When consumers reach for a package of meat at the supermarket, they shouldn't have to wonder whether the product they're about to take home and cook for their families has been treated to keep it looking fresh. Especially if it isn't.

Treating packaged meat with carbon monoxide to maintain its marketable red color apparently is a widespread practice in the meat industry, but one we feel needs to be reconsidered.

Carbon monoxide is a poisonous gas but supposedly is not dangerous in the minute quantities injected into meat packages. The gas reacts with the meat to keep it from turning brown and thus less attractive to shoppers.
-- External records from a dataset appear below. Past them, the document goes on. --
<file path="src/rtl/mips_pkg.sv">
// Shared MIPS datapath constants: ALU-control encodings and default widths.
package mips_pkg;

    localparam int DATA_W_DEF = 32;
    localparam int REG_AW_DEF = 5;

    localparam logic [3:0] ALU_AND = 4'b0000;
    localparam logic [3:0] ALU_OR  = 4'b0001;
    localparam logic [3:0] ALU_ADD = 4'b0010;
    localparam logic [3:0] ALU_SUB = 4'b0110;
    localparam logic [3:0] ALU_SLT = 4'b0111;
    localparam logic [3:0] ALU_NOR = 4'b1100;

endpackage

</file>
<file path="src/rtl/ex_operand_stage_fwd_mux.sv">
// fwd_mux: priority operand select for one source register (EX/MEM over MEM/WB
// over register file); also reports whether any in-flight writer matches.
module fwd_mux
    import mips_pkg::*;
#(
    parameter int DATA_W = DATA_W_DEF,
    parameter int REG_AW = REG_AW_DEF
) (
    input  logic [REG_AW-1:0] src_addr,
    input  logic [DATA_W-1:0] reg_data,
    input  logic              exmem_reg_write,
    input  logic [REG_AW-1:0] exmem_rd,
    input  logic [DATA_W-1:0] exmem_result,
    input  logic              memwb_reg_write,
    input  logic [REG_AW-1:0] memwb_rd,
    input  logic [DATA_W-1:0] memwb_result,
    output logic [DATA_W-1:0] data,
    output logic              match
);

    logic src_nz;
    logic exmem_hit;
    logic memwb_hit;

    // Register 0 is hardwired zero, so it is never a forwarding target.
    assign src_nz    = (src_addr != '0);
    assign exmem_hit = src_nz & exmem_reg_write & (exmem_rd == src_addr);
    assign memwb_hit = src_nz & memwb_reg_write & (memwb_rd == src_addr);
    assign match     = exmem_hit | memwb_hit;

    always_comb begin
        data = reg_data;
        if (exmem_hit)      data = exmem_result;
        else if (memwb_hit) data = memwb_result;
    end

endmodule

</file>
<file path="src/rtl/ex_operand_stage.sv">
// One-entry EX operand register with forwarding (EX_OPERAND_FORWARD_EN defined)
// or RAW-hazard stall (EX_OPERAND_FORWARD_EN undefined, default build).
module ex_operand_stage
    import mips_pkg::*;
#(
    parameter int DATA_W = DATA_W_DEF,
    parameter int REG_AW = REG_AW_DEF
) (
    input  logic              i_clk,
    input  logic              i_rst_n,
    input  logic              i_valid,
    output logic              o_ready,
    input  logic [DATA_W-1:0] i_rs_data,
    input  logic [DATA_W-1:0] i_rt_data,
    input  logic [DATA_W-1:0] i_imm,
    input  logic [REG_AW-1:0] i_rs_addr,
    input  logic [REG_AW-1:0] i_rt_addr,
    input  logic [REG_AW-1:0] i_rd_addr,
    input  logic [3:0]        i_alu_control,
    input  logic              i_alu_src,
    input  logic              i_reg_write,
    input  logic              i_flush,
    input  logic              i_exmem_reg_write,
    input  logic [REG_AW-1:0] i_exmem_rd,
    input  logic [DATA_W-1:0] i_exmem_result,
    input  logic              i_memwb_reg_write,
    input  logic [REG_AW-1:0] i_memwb_rd,
    input  logic [DATA_W-1:0] i_memwb_result,
    input  logic              i_ready,
    output logic              o_valid,
    output logic [DATA_W-1:0] o_op1,
    output logic [DATA_W-1:0] o_op2,
    output logic [3:0]        o_alu_control,
    output logic [REG_AW-1:0] o_rd_addr,
    output logic              o_reg_write,
    output logic              o_hazard
);

    logic              full;
    logic              full_next;
    logic              capture;
    logic              drain;
    logic [DATA_W-1:0] rs_data;
    logic [DATA_W-1:0] rt_data;
    logic [DATA_W-1:0] imm;
    logic [REG_AW-1:0] rs_addr;
    logic [REG_AW-1:0] rt_addr;
    logic [REG_AW-1:0] rd_addr;
    logic [3:0]        alu_control;
    logic              alu_src;
    logic              reg_write;
    logic [DATA_W-1:0] rs_fwd;
    logic [DATA_W-1:0] rt_fwd;
    logic              rs_match;
    logic              rt_match;

    fwd_mux #(.DATA_W(DATA_W), .REG_AW(REG_AW)) u_fwd_rs (
        .src_addr        (rs_addr),
        .reg_data        (rs_data),
        .exmem_reg_write (i_exmem_reg_write),
        .exmem_rd        (i_exmem_rd),
        .exmem_result    (i_exmem_result),
        .memwb_reg_write (i_memwb_reg_write),
        .memwb_rd        (i_memwb_rd),
        .memwb_result    (i_memwb_result),
        .data            (rs_fwd),
        .match           (rs_match)
    );

    fwd_mux #(.DATA_W(DATA_W), .REG_AW(REG_AW)) u_fwd_rt (
        .src_addr        (rt_addr),
        .reg_data        (rt_data),
        .exmem_reg_write (i_exmem_reg_write),
        .exmem_rd        (i_exmem_rd),
        .exmem_result    (i_exmem_result),
        .memwb_reg_write (i_memwb_reg_write),
        .memwb_rd        (i_memwb_rd),
        .memwb_result    (i_memwb_result),
        .data            (rt_fwd),
        .match           (rt_match)
    );

`ifdef EX_OPERAND_FORWARD_EN
    logic unused_match;
    assign unused_match = rs_match ^ rt_match;
    assign o_hazard     = 1'b0;
    assign o_op1        = rs_fwd;
    assign o_op2        = alu_src ? imm : rt_fwd;
`else
    logic unused_fwd;
    assign unused_fwd = ^{rs_fwd, rt_fwd};
    // rt only matters when it actually feeds op2.
    assign o_hazard   = full & (rs_match | (~alu_src & rt_match));
    assign o_op1      = rs_data;
    assign o_op2      = alu_src ? imm : rt_data;
`endif

    assign o_valid       = full & ~o_hazard;
    assign o_ready       = ~full | (o_valid & i_ready);
    assign drain         = o_valid & i_ready;
    assign capture       = i_valid & o_ready & ~i_flush;
    assign o_alu_control = alu_control;
    assign o_rd_addr     = rd_addr;
    assign o_reg_write   = reg_write & full;

    always_comb begin
        full_next = full;
        if (i_flush)      full_next = 1'b0;
        else if (capture) full_next = 1'b1;
        else if (drain)   full_next = 1'b0;
    end

    always_ff @(posedge i_clk or negedge i_rst_n) begin
        if (!i_rst_n) begin
            full        <= 1'b0;
            rs_data     <= '0;
            rt_data     <= '0;
            imm         <= '0;
            rs_addr     <= '0;
            rt_addr     <= '0;
            rd_addr     <= '0;
            alu_control <= '0;
            alu_src     <= 1'b0;
            reg_write   <= 1'b0;
        end else begin
            full <= full_next;
            if (capture) begin
                rs_data     <= i_rs_data;
                rt_data     <= i_rt_data;
                imm         <= i_imm;
                rs_addr     <= i_rs_addr;
                rt_addr     <= i_rt_addr;
                rd_addr     <= i_rd_addr;
                alu_control <= i_alu_control;
                alu_src     <= i_alu_src;
                reg_write   <= i_reg_write;
            end
        end
    end

endmodule

</file>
Industry spokesmen say the process saves the high cost of disposing of meat that is still perfectly safe but doesn't look good, although some consumer advocates argue persuasively that it could mask dangerous spoilage.

A major loophole is that the carbon monoxide treatment is sanctioned, but not officially approved for safety, by the federal Food and Drug Administration, which is supposed to be looking out for consumers.

The FDA allows the treatment under the bureaucratic shorthand GRAS - Generally Recognized As Safe - one of those disturbingly unhelpful government acronyms that raises more questions than it answers. Questions like "Says who?"

You won't get the answer from the FDA, which concedes that it doesn't vouch for the process and hasn't done any independent testing to confirm that it is indeed safe. The agency simply takes the food industry's word that it's safe.

That's not good enough.

Any gimmick that could mislead consumers into buying food that isn't fresh has no place in the nation's supermarkets. Moreover, if the FDA is going to allow the use of carbon monoxide on meat, it ought to go to the trouble, as it does with food additives, of testing its safety.

A protest has been lodged by the Consumer Federation of America, which complained in a letter to the FDA in January that the redness produced by carbon monoxide "has been found to last beyond the time of spoilage" and noting that "older meat is more likely to have higher levels of spoilage and pathogenic bacteria."

We're not in favor of needless regulation, but food safety is nothing to be trifled with. When it comes to meat, fresh means fresh.